As said above, this module provides a few distributions over floats by default:

UniformDistribution( start, end )

NormalDistribution( mean, std )

ExponentialDistribution( rate )

GammaDistribution( shape, rate )
(Note that this differs from the parameterization used in the random module,
even though the parameters have the same names.

InverseGammaDistribution( shape, rate )

GaussianKernelDensity( points, bandwidth, weights=None )

UniformKernelDensity( points, bandwidth, weights=None )

TriangleKernelDensity( points, bandwidth, weights=None )

MixtureDistribution( distributions, weights=None )

The module also provides two other distributions:

DiscreteDistribution( characters )
( Allows you to pass in a dictionary of key: probability pairs )

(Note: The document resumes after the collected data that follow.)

Source: an optimization exercise on an open RTL-to-GDS flow (aim: small area, a short achievable clock period and few clock cycles per item). Production flows keep margins and buffers that such runs may drop. In this exercise RTL edits were held to simulation tests only and were not proved equivalent to the original. Power figures rest on the tool's default switching activity, not on a simulated workload.

<file path="flow/design.v">
`timescale 1ns/1ps
`default_nettype none
package alu_types_pkg;
	typedef logic [32-1:0] word_t;
	typedef logic [$clog2(32)-1:0] shamt_t;  
	typedef enum logic [6-1:0] {
		SLL    = 6'b000000,
		SRL    = 6'b000010,
		SRA    = 6'b000011,
		SLLV   = 6'b000100,
		SRLV   = 6'b000110,
		SRAV   = 6'b000111,
		JR     = 6'b001000,
		JALR   = 6'b001001,
		MFHI   = 6'b010000,
		MTHI   = 6'b010001,
		MFLO   = 6'b010010,
		MTLO   = 6'b010011,
		MULT   = 6'b011000,
		MULTU  = 6'b011001,
		DIV    = 6'b011010,
		DIVU   = 6'b011011,
		ADD    = 6'b100000,
		ADDU   = 6'b100001,
		SUB    = 6'b100010,
		SUBU   = 6'b100011,
		AND    = 6'b100100,
		OR     = 6'b100101,
		XOR    = 6'b100110,
		NOR    = 6'b100111,
		SLT    = 6'b101010,
		SLTU   = 6'b101011,
		LUI    = 6'b101100,
		PASS_A = 6'b111110,  
		PASS_B = 6'b111111   
	} alu_op_e;
endpackage
`default_nettype wire
`timescale 1ns/1ps
`default_nettype none
package muldiv_pkg;
	typedef enum logic {
		IDLE = 1'b0,
		RUN  = 1'b1
	} muldiv_state_e;
	typedef enum logic [1:0] {
		NONE = 2'b00,
		MULT = 2'b01,
		DIV  = 2'b10,
		MOVE = 2'b11
	} hilo_src_e;
endpackage
`default_nettype wire
`timescale 1ns/1ps
`default_nettype none
module alu_core (
	input  alu_types_pkg::alu_op_e op,
	input  alu_types_pkg::word_t   operand_a,
	input  alu_types_pkg::word_t   operand_b,
	input  alu_types_pkg::word_t   hi_value,
	input  alu_types_pkg::word_t   lo_value,
	output alu_types_pkg::word_t   result
);
	alu_types_pkg::shamt_t shamt;
	alu_types_pkg::word_t  sum;
	alu_types_pkg::word_t  diff;
	assign shamt = operand_a[$clog2(32)-1:0];
	assign sum  = operand_a + operand_b;
	assign diff = operand_a - operand_b;
	always_comb begin
		result = '0;  
		case (op)
			alu_types_pkg::SLL,
			alu_types_pkg::SLLV: begin
				result = operand_b << shamt;
			end
			alu_types_pkg::SRL,
			alu_types_pkg::SRLV: begin
				result = operand_b >> shamt;
			end
			alu_types_pkg::SRA,
			alu_types_pkg::SRAV: begin
				result = $signed(operand_b) >>> shamt;  
			end
			alu_types_pkg::JR,
			alu_types_pkg::JALR,
			alu_types_pkg::PASS_B: begin
				result = operand_b;
			end
			alu_types_pkg::PASS_A: begin
				result = operand_a;
			end
			alu_types_pkg::MFHI: begin
				result = hi_value;
			end
			alu_types_pkg::MFLO: begin
				result = lo_value;
			end
			alu_types_pkg::ADD,
			alu_types_pkg::ADDU: begin
				result = sum;
			end
			alu_types_pkg::SUB,
			alu_types_pkg::SUBU: begin
				result = diff;
			end
			alu_types_pkg::AND: result = operand_a & operand_b;
			alu_types_pkg::OR:  result = operand_a | operand_b;
			alu_types_pkg::XOR: result = operand_a ^ operand_b;
			alu_types_pkg::NOR: result = ~(operand_a | operand_b);
			alu_types_pkg::SLT: begin
				result = {{(32-1){1'b0}}, ($signed(operand_a) < $signed(operand_b))};
			end
			alu_types_pkg::SLTU: begin
				result = {{(32-1){1'b0}}, (operand_a < operand_b)};
			end
			alu_types_pkg::LUI: begin
				result = operand_b << (32 / 2);  
			end
			default: begin
				result = '0;
			end
		endcase
	end
endmodule
`default_nettype wire
`timescale 1ns/1ps
`default_nettype none
module iterative_multiplier (
	input wire   clk,
	input wire   arst_n,
	input  wire                  bus_start,      
	input  wire                  bus_is_signed,
	input  alu_types_pkg::word_t bus_operand_a,
	input  alu_types_pkg::word_t bus_operand_b,
	output logic                 bus_busy,
	output logic                 bus_done,       
	output alu_types_pkg::word_t bus_hi,
	output alu_types_pkg::word_t bus_lo
);
	localparam int PROD_W = 2 * 32;
	localparam int CNT_W  = $clog2(32);
	localparam logic [CNT_W-1:0] LAST_STEP = CNT_W'(32 - 1);
	muldiv_pkg::muldiv_state_e state;
	logic [CNT_W-1:0]          count;
	logic [PROD_W-1:0]         mcand;     
	alu_types_pkg::word_t      mplier;    
	logic [PROD_W-1:0]         acc;
	logic                      negate;    
	logic [PROD_W-1:0]         acc_next;
	logic [PROD_W-1:0]         product;
	assign acc_next = mplier[0] ? acc + mcand : acc;
	assign product  = negate ? -acc_next : acc_next;
	always_ff @(posedge clk or negedge arst_n) begin
		if (!arst_n) begin
			state <= muldiv_pkg::IDLE;
			count <= '0;
		end else if (state == muldiv_pkg::IDLE) begin
			if (bus_start) begin
				state <= muldiv_pkg::RUN;
				count <= '0;
			end
		end else begin
			count <= count + 1'b1;
			if (count == LAST_STEP)
				state <= muldiv_pkg::IDLE;
		end
	end
	always_ff @(posedge clk) begin
		if (state == muldiv_pkg::IDLE) begin
			acc    <= '0;
			negate <= bus_is_signed && (bus_operand_a[32-1] ^ bus_operand_b[32-1]);
			mcand  <= {{32{1'b0}},
				(bus_is_signed && bus_operand_a[32-1]) ? -bus_operand_a : bus_operand_a};
			mplier <= (bus_is_signed && bus_operand_b[32-1]) ? -bus_operand_b
				: bus_operand_b;
		end else begin
			acc    <= acc_next;
			mcand  <= mcand << 1;
			mplier <= mplier >> 1;
		end
	end
	assign bus_busy = (state == muldiv_pkg::RUN);
	assign bus_done = (state == muldiv_pkg::RUN) && (count == LAST_STEP);
	assign bus_hi   = product[PROD_W-1:32];
	assign bus_lo   = product[32-1:0];
endmodule
`default_nettype wire
`timescale 1ns/1ps
`default_nettype none
module iterative_divider (
	input wire   clk,
	input wire   arst_n,
	input  wire                  bus_start,      
	input  wire                  bus_is_signed,
	input  alu_types_pkg::word_t bus_operand_a,
	input  alu_types_pkg::word_t bus_operand_b,
	output logic                 bus_busy,
	output logic                 bus_done,       
	output alu_types_pkg::word_t bus_hi,
	output alu_types_pkg::word_t bus_lo
);
	localparam int CNT_W = $clog2(32);
	localparam logic [CNT_W-1:0] LAST_STEP = CNT_W'(32 - 1);
	muldiv_pkg::muldiv_state_e state;
	logic [CNT_W-1:0]          count;
	alu_types_pkg::word_t      rem;        
	alu_types_pkg::word_t      quo;        
	alu_types_pkg::word_t      divisor;    
	logic                      neg_quo;
	logic                      neg_rem;    
	logic                      div_zero;
	logic [32:0]       shifted;
	logic [32:0]       trial;
	logic                      fits;
	alu_types_pkg::word_t      rem_next;
	alu_types_pkg::word_t      quo_next;
	assign shifted  = {rem, quo[32-1]};
	assign trial    = shifted - {1'b0, divisor};
	assign fits     = !trial[32];  
	assign rem_next = fits ? trial[32-1:0] : shifted[32-1:0];
	assign quo_next = {quo[32-2:0], fits};
	always_ff @(posedge clk or negedge arst_n) begin
		if (!arst_n) begin
			state <= muldiv_pkg::IDLE;
			count <= '0;
		end else if (state == muldiv_pkg::IDLE) begin
			if (bus_start) begin
				state <= muldiv_pkg::RUN;
				count <= '0;
			end
		end else begin
			count <= count + 1'b1;
			if (count == LAST_STEP)
				state <= muldiv_pkg::IDLE;
		end
	end
	always_ff @(posedge clk) begin
		if (state == muldiv_pkg::IDLE) begin
			rem      <= '0;
			quo      <= (bus_is_signed && bus_operand_a[32-1]) ? -bus_operand_a
				: bus_operand_a;
			divisor  <= (bus_is_signed && bus_operand_b[32-1]) ? -bus_operand_b
				: bus_operand_b;
			neg_quo  <= bus_is_signed && (bus_operand_a[32-1] ^ bus_operand_b[32-1]);
			neg_rem  <= bus_is_signed && bus_operand_a[32-1];
			div_zero <= (bus_operand_b == '0);
		end else begin
			rem <= rem_next;
			quo <= quo_next;
		end
	end
	assign bus_busy = (state == muldiv_pkg::RUN);
	assign bus_done = (state == muldiv_pkg::RUN) && (count == LAST_STEP);
	assign bus_lo   = div_zero ? '1 : (neg_quo ? -quo_next : quo_next);
	assign bus_hi   = neg_rem ? -rem_next : rem_next;
endmodule
`default_nettype wire
`timescale 1ns/1ps
`default_nettype none
module hilo_unit (
	input  wire                           clk,
	input  wire                           arst_n,
	input  wire                           issue,
	input  alu_types_pkg::alu_op_e        op,
	input  alu_types_pkg::word_t          operand_a,
	input  alu_types_pkg::word_t          operand_b,
	output logic                          mul_bus_start,
	output logic                          mul_bus_is_signed,
	output alu_types_pkg::word_t          mul_bus_operand_a,
	output alu_types_pkg::word_t          mul_bus_operand_b,
	input  wire                           mul_bus_busy,
	input  wire                           mul_bus_done,
	input  alu_types_pkg::word_t          mul_bus_hi,
	input  alu_types_pkg::word_t          mul_bus_lo,
	output logic                          div_bus_start,
	output logic                          div_bus_is_signed,
	output alu_types_pkg::word_t          div_bus_operand_a,
	output alu_types_pkg::word_t          div_bus_operand_b,
	input  wire                           div_bus_busy,
	input  wire                           div_bus_done,
	input  alu_types_pkg::word_t          div_bus_hi,
	input  alu_types_pkg::word_t          div_bus_lo,
	output alu_types_pkg::word_t          hi,
	output alu_types_pkg::word_t          lo,
	output logic                          stall
);
	logic                  accept;
	logic                  is_move;
	muldiv_pkg::hilo_src_e pend_src;  
	muldiv_pkg::hilo_src_e wr_src;
	assign stall   = mul_bus_busy | div_bus_busy;
	assign accept  = issue && !stall;
	assign is_move = (op == alu_types_pkg::MTHI) || (op == alu_types_pkg::MTLO);
	assign mul_bus_start     = accept && (op == alu_types_pkg::MULT || op == alu_types_pkg::MULTU);
	assign mul_bus_is_signed = (op == alu_types_pkg::MULT);
	assign mul_bus_operand_a = operand_a;
	assign mul_bus_operand_b = operand_b;
	assign div_bus_start     = accept && (op == alu_types_pkg::DIV || op == alu_types_pkg::DIVU);
	assign div_bus_is_signed = (op == alu_types_pkg::DIV);
	assign div_bus_operand_a = operand_a;
	assign div_bus_operand_b = operand_b;
	always_comb begin
		wr_src = muldiv_pkg::NONE;
		if (accept && is_move)
			wr_src = muldiv_pkg::MOVE;
		else if (pend_src == muldiv_pkg::MULT && mul_bus_done)
			wr_src = muldiv_pkg::MULT;
		else if (pend_src == muldiv_pkg::DIV && div_bus_done)
			wr_src = muldiv_pkg::DIV;
	end
	always_ff @(posedge clk or negedge arst_n) begin
		if (!arst_n) begin
			pend_src <= muldiv_pkg::NONE;
			hi       <= '0;
			lo       <= '0;
		end else begin
			if (mul_bus_start)
				pend_src <= muldiv_pkg::MULT;
			else if (div_bus_start)
				pend_src <= muldiv_pkg::DIV;
			else if (wr_src == muldiv_pkg::MULT || wr_src == muldiv_pkg::DIV)
				pend_src <= muldiv_pkg::NONE;
			case (wr_src)
				muldiv_pkg::MULT: begin
					hi <= mul_bus_hi;
					lo <= mul_bus_lo;
				end
				muldiv_pkg::DIV: begin
					hi <= div_bus_hi;  
					lo <= div_bus_lo;  
				end
				muldiv_pkg::MOVE: begin
					if (op == alu_types_pkg::MTHI)
						hi <= operand_a;
					else
						lo <= operand_a;
				end
				default: begin
				end
			endcase
		end
	end
endmodule
`default_nettype wire
`timescale 1ns/1ps
`default_nettype none
module alu_top (
	input  wire                    clk,
	input  wire                    arst_n,
	input  wire                    issue,
	input  wire [6-1:0] op,
	input  wire [32-1:0]   operand_a,
	input  wire [32-1:0]   operand_b,
	output logic [32-1:0]  result,
	output logic [32-1:0]  hi,
	output logic [32-1:0]  lo,
	output logic                   stall
);
	alu_types_pkg::alu_op_e op_e;
	logic                 mul_start, mul_is_signed, mul_busy, mul_done;
	alu_types_pkg::word_t mul_a, mul_b, mul_hi, mul_lo;
	logic                 div_start, div_is_signed, div_busy, div_done;
	alu_types_pkg::word_t div_a, div_b, div_hi, div_lo;
	assign op_e = alu_types_pkg::alu_op_e'(op);
	alu_core u_alu_core (
		.op        (op_e),
		.operand_a (operand_a),
		.operand_b (operand_b),
		.hi_value  (hi),
		.lo_value  (lo),
		.result    (result)
	);
	iterative_multiplier u_multiplier (
		.clk           (clk),
		.arst_n        (arst_n),
		.bus_start     (mul_start),
		.bus_is_signed (mul_is_signed),
		.bus_operand_a (mul_a),
		.bus_operand_b (mul_b),
		.bus_busy      (mul_busy),
		.bus_done      (mul_done),
		.bus_hi        (mul_hi),
		.bus_lo        (mul_lo)
	);
	iterative_divider u_divider (
		.clk           (clk),
		.arst_n        (arst_n),
		.bus_start     (div_start),
		.bus_is_signed (div_is_signed),
		.bus_operand_a (div_a),
		.bus_operand_b (div_b),
		.bus_busy      (div_busy),
		.bus_done      (div_done),
		.bus_hi        (div_hi),
		.bus_lo        (div_lo)
	);
	hilo_unit u_hilo (
		.clk               (clk),
		.arst_n            (arst_n),
		.issue             (issue),
		.op                (op_e),
		.operand_a         (operand_a),
		.operand_b         (operand_b),
		.mul_bus_start     (mul_start),
		.mul_bus_is_signed (mul_is_signed),
		.mul_bus_operand_a (mul_a),
		.mul_bus_operand_b (mul_b),
		.mul_bus_busy      (mul_busy),
		.mul_bus_done      (mul_done),
		.mul_bus_hi        (mul_hi),
		.mul_bus_lo        (mul_lo),
		.div_bus_start     (div_start),
		.div_bus_is_signed (div_is_signed),
		.div_bus_operand_a (div_a),
		.div_bus_operand_b (div_b),
		.div_bus_busy      (div_busy),
		.div_bus_done      (div_done),
		.div_bus_hi        (div_hi),
		.div_bus_lo        (div_lo),
		.hi                (hi),
		.lo                (lo),
		.stall             (stall)
	);
endmodule
`default_nettype wire
</file>
<file path="flow/constraint.sdc">
create_clock -name core_clock -period 11.0 [get_ports {clk}]
set_input_delay 2.2000 -clock core_clock [delete_from_list [all_inputs] [get_ports {clk}]]
set_output_delay 2.2000 -clock core_clock [all_outputs]
set_load 0.01 [all_outputs]
</file>
<file path="flow/run.sh">
#!/bin/bash
# synth_recipe.tcl (not shown) runs the flow's synth.tcl, then flattens the netlist and writes it again
# the make line also repeats each setting of config.mk as NAME=value (left out here)
make -C /OpenROAD-flow-scripts/flow DESIGN_CONFIG=/design/flow/config.mk WORK_HOME=/design/flow/orfs CLKGATE_MAP_FILE= SYNTH_SCRIPT=/design/flow/synth_recipe.tcl finish
</file>
<file path="flow/config.mk">
export PLATFORM = sky130hd
export DESIGN_NAME = alu_top
export DESIGN_NICKNAME = alu_top
export VERILOG_FILES = /design/flow/design.v
export SDC_FILE = /design/flow/constraint.sdc
export NUM_CORES = 4
export LEC_CHECK = 0
export CAP_MARGIN = 20
export CORE_MARGIN = 2
export CORE_UTILIZATION = 40
export SLEW_MARGIN = 20
</file>
==> results.json <==
{
  "grt_pass1_vias": 33400,
  "most-common-layout-cells": "519 x nand2_1, 497 x o21ai_0, 494 x nor2_1, 300 x a21oi_1, 239 x xnor2_1",
  "post-dp-hpwl_um": 128000,
  "fillers": 8397,
  "setup_violations": 0,
  "ys_seq_elements": 338,
  "die_y_um": 292,
  "portBuffers": 169,
  "status": "no timing/DRC/antenna violations",
  "drcViolationCount": 0,
  "peakVddDrop_uv": 116,
  "grt-ovfl-total": 0,
  "p_seq_share_pct": 31.7,
  "cp.required_ns": 8.80,
  "grt_use_total_pct": 37.0,
  "netlist_instances": 4546,
  "grt_max_degree": 90,
  "vias": 36300,
  "synth-edff-count": 36,
  "rsz0062_at_grt": "no",
  "timing.critical_path.mode_cell": "o21ai_0",
  "post-route-min-period_ns": 9.84,
  "yosysUniqueCellTypes": 116,
  "clkLatencyLatePin_ns": 0.62,
  "combPwrFrac_pct": 42.2,
  "leakage_nw": 14.9,
  "drtPass1Iterations": 9,
  "power_density_mw_per_mm2": 153,
  "whs_ns": 0.402,
  "htree_levels": 2,
  "antenna_found_initial": 16,
  "postCtsResizedCells": 0,
  "clock_sinks": 338,
  "yosys.area.top_type": "dfxtp_1",
  "gp_congestion": 1.05,
  "dieArea_mm2": 0.0852,
  "setup_tns_ns": 0,
  "synth_area_leaders": "dfxtp_1 14%, ha_1 7.6%, o21ai_0 7.5%",
  "final-seq-area_mm2": 0.00753,
  "cts-hold-fix-buffers": 0,
  "worst_setup_path_end_kind": "output pin",
  "rows": 105,
  "async_flop_share_pct": 23.1,
  "avgRoutedWirePerCell_um": 28.8,
  "total_power_w": 0.00568,
  "cts_made_buffers": 43,
  "yosys.area.top_type_share_pct": 13.5,
  "tritoncts": "done",
  "hold_viol": 0,
  "finalCritPeriodShare_pct": 89.4,
  "slew_headroom_pct": 22.5,
  "synthFlopType": "dfxtp_1",
  "worstPathMaxFanout": 8,
  "min_path_type": "flip-flop to flip-flop",
  "cp-start-kind": "input pin",
  "crit_type": "input pin to output pin",
  "worstPathCellList": "clkdlybuf4s50_1 -> buf_4 -> ha_1 -> fa_1 -> o21bai_1 -> a21o_1 -> a211oi_1 -> o21ai_0 -> a31oi_1 -> o21ai_0 -> o41ai_1 -> nor4b_1 -> nor2_1 -> a221oi_1 -> a22oi_1 -> nor2b_1 -> o21ai_0 -> buf_4 -> o211ai_1 -> clkdlybuf4s50_1",
  "nNetsFinal": 4823,
  "crit_family": "compound AO/OA/AOI/OAI gates",
  "netlist_area_mm2": 0.0332,
  "p_clk_share_pct": 26.1,
  "synth_warnings": 4,
  "vias_per_cell": 6.42,
  "clk_pin_slew_worst_paths_ns": 0.09,
  "dr.first_iter.drc_count": 4702,
  "start_util_pct": 40.4,
  "critPathSlowestCell": "clkdlybuf4s50_1",
  "syn_to_final_growth_pct": 12.1,
  "internal_power_w": 0.00318,
  "wirelength_um": 163000,
  "seq_area_frac_synth_pct": 22.7,
  "crit_arrival_ns": 7.64,
  "sw_frac_of_total_pct": 44.0,
  "slowest_delay_ns": 0.58,
  "postSynthNetCount": 4825,
  "drive_above_1_share_pct": 6.56,
  "coreArea_mm2": 0.0821,
  "avgSynthCellArea_um2": 7.30,
  "worst_slew_pin_slew_ns": 1.16,
  "fmax_mhz": 102,
  "multiInputGateArea_mm2": 0.0239,
  "drt.antenna.violating_nets": 0,
  "post_cts_buffers": 0,
  "final_common_cell": "nand2_1",
  "maxCapViolCount": 0,
  "die_width_um": 292,
  "clock_path_buffers": 3,
  "drv_slew": 0,
  "skew_ns": 0.0460,
  "cp.buffers_inverters": 4,
  "cts-root-buf": "clkbuf_16",
  "switchingPower_w": 0.00250,
  "grt_first_pass_wirelength_um": 235000,
  "io_pins": 170
}
## worst paths after layout
check / start / to / slack [ns] / depth (start not counted)
min in group asynchronous: arst_n / u_hilo.hi[27] / 1.55 / 1
hold reg to reg: u_multiplier.mplier[16] / u_multiplier.mplier[15] / 0.40 / 2
max in group asynchronous: arst_n / u_multiplier.state / 8.27 / 2
setup reg to reg: u_divider.quo[31] / u_hilo.hi[24] / 3.62 / 23
hold / removal: u_multiplier.mplier[16] / u_multiplier.mplier[15] / 0.40 / 2
setup / recovery: operand_b[0] / result[0] / 1.16 / 20
## stage by stage
| step | util [%] | cell area (um^2) | setup slack [ns] | std cells |
|---|---|---|---|---|
| CTS | 45.3 | 37200 | 1.26 | 5644 |
| finish | 45.3 | 37200 | 1.16 | 5649 |
| global route | 45.3 | 37200 | 0.884 | 5646 |
| global placement | 43.5 | 35700 | 1.28 | 5569 |
| detailed placement | 43.5 | 35700 | 1.29 | 5569 |
| floorplan | - | 33200 | 2.59 | 4546 |
## routing by layer
| metal | GRT usage [%] | vias up | share of wire, % |
|---|---|---|---|
| met5 | 0 | - | 0.051 |
| met4 | 16.0 | 12 | 4.9 |
| met3 | 10.1 | 354 | 12 |
| met2 | 53.1 | 2073 | 41 |
| met1 | 51.6 | 17300 | 42 |
| li1 | - | 16500 | - |
## cell type report
cell class,count,share of cell area [%]
clock buffers,58,3.26
clock inverters,17,0.542
multi-input cells,3717,64.2
inverters,189,1.91
diodes,5,0.0337
flip-flops and latches,338,20.2
well taps,1070,3.60
repair buffers,255,6.21
## flip-flops by register name, summed over array words and instances (netlist names), 5 cells and up
| name | count |
|---|---|
| u_divider.count | 5 |
| u_divider.divisor | 32 |
| u_divider.quo | 32 |
| u_divider.rem | 32 |
| u_hilo.hi | 32 |
| u_hilo.lo | 32 |
| u_multiplier.acc | 64 |
| u_multiplier.count | 5 |
| u_multiplier.mcand | 64 |
| u_multiplier.mplier | 32 |
## Yosys cell counts (44+ instances only)
cell      number
dfrtp_1       78
mux2i_1      128
o21ai_0      497
or3_1         51
a22oi_1       57
a21oi_1      302
inv_1        180
clkbuf_1     254
ha_1         202
nand3_1       90
dfxtp_1      224
a31oi_1       68
nor2_1       497
nor3_1       106
a21o_1        61
o211ai_1      44
nand2_1      519
xor2_1        59
nand4_1       56
and2_1        64
xnor2_1      239
## cells by family after synthesis
family	Yosys count	synth area share [%]
AO/OA/AOI/OAI	1442	28.0
flip-flops	338	22.7
XOR/XNOR	298	7.87
AND/OR/NAND/NOR	1620	23.0
multiplexers	151	5.02
buffers and inverters	491	5.63
adder cells (fa/ha/maj)	206	7.86
## power by group through the flow
stage | Sequential [W] | Combinational (W) | Clock (W)
floorplan | 0.00165 | 0.00148 | 0
global placement | 0.00181 | 0.00232 | 0
detailed placement | 0.00181 | 0.00232 | 0
finish | 0.00180 | 0.00240 | 0.00148
global route | 0.00181 | 0.00257 | 0.00154
CTS | 0.00178 | 0.00234 | 0.00149
## worst register-to-register path: cells and delay by family (launching register included)
kind            cells  cell delay [ns]
simple gates        5             1.34
compound gates     10             3.09
flops               1             0.60
buf+inv             4             0.71
xor+xnor            1             0.67
fa+ha+maj           3             0.88
Testbench counts, summed over its fixed seeds: cycles 43,520, instrs 12,000.

re-timing with driven ports:
How much do the figures lean on ideal ports? The routed layout below was timed once more, with nothing changed but the port constraints. Step 1: set_driving_cell puts a clkbuf_16 on clk and a buf_2 on each other input, an assumption about the parent block. Step 2 also shifts input and output timing later by t, the mid clock arrival at the registers, as if the neighbouring blocks saw the same clock. Slacks: no drivers / after step 1 / after step 2; pairs: no drivers / after step 1.
t (ns): 0.670
setup WS [ns]: 1.163 / 1.132 / 1.132
hold slack, ns: 0.402 / 0.402 / 0.402
worst setup path after step 2: input to output
pins driven straight from the clock port: 1
After both steps this run still meets setup and hold. For this run, drivers alone change the setup slack by -0.031 ns; drivers and shift together by -0.031 ns.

LambdaDistribution( lambda_funct )
( Allows you to pass in an arbitrary function that returns a log probability for
a given symbol )

To add a new Distribution, with full serialization and deserialization support,
you have to make a new class that inherits from Distribution. That class must
have:

* A class-level name attribute that is unique amoung all distributions, and
is used for serialization.
* An __init__ method that stores all constructor arguments into
self.parameters as a list.
* A log_probability method that returns the log of the probability of the
given value under the distribution, and which reads its parameters from
the self.parameters list. This module's log() and exp() functions can be
used instead of the default Python ones; they handle numpy arrays and
"properly" consider the log of 0 to be negative infinity.
* A from_sample method, which takes a Numpy array of samples and an optional
Numpy array of weights, and re-estimates self.parameters to maximize the
likelihood of the samples weighted by the weights. Note that weighted
maximum likelihood estimation can be somewhat complicated for some
distributions (see, for example, the GammaDistribution here).
* A sample method, which returns a randomly sampled value from the
distribution.

Additionally, after creating the class, you must call the class's static
register() method in order to allow deserialization of HMMs using that
distribution. Once you do this, your distribution can be serialized to a stream
with Distribution.write(), and read back in with Distribution.read().
Distribution.read() will automatically determine the type of the distribution
(which is why distributions need to register).

The easiest way to define a new distribution is to just copy-paste the
UniformDistribution from the module and replace all its method bodies.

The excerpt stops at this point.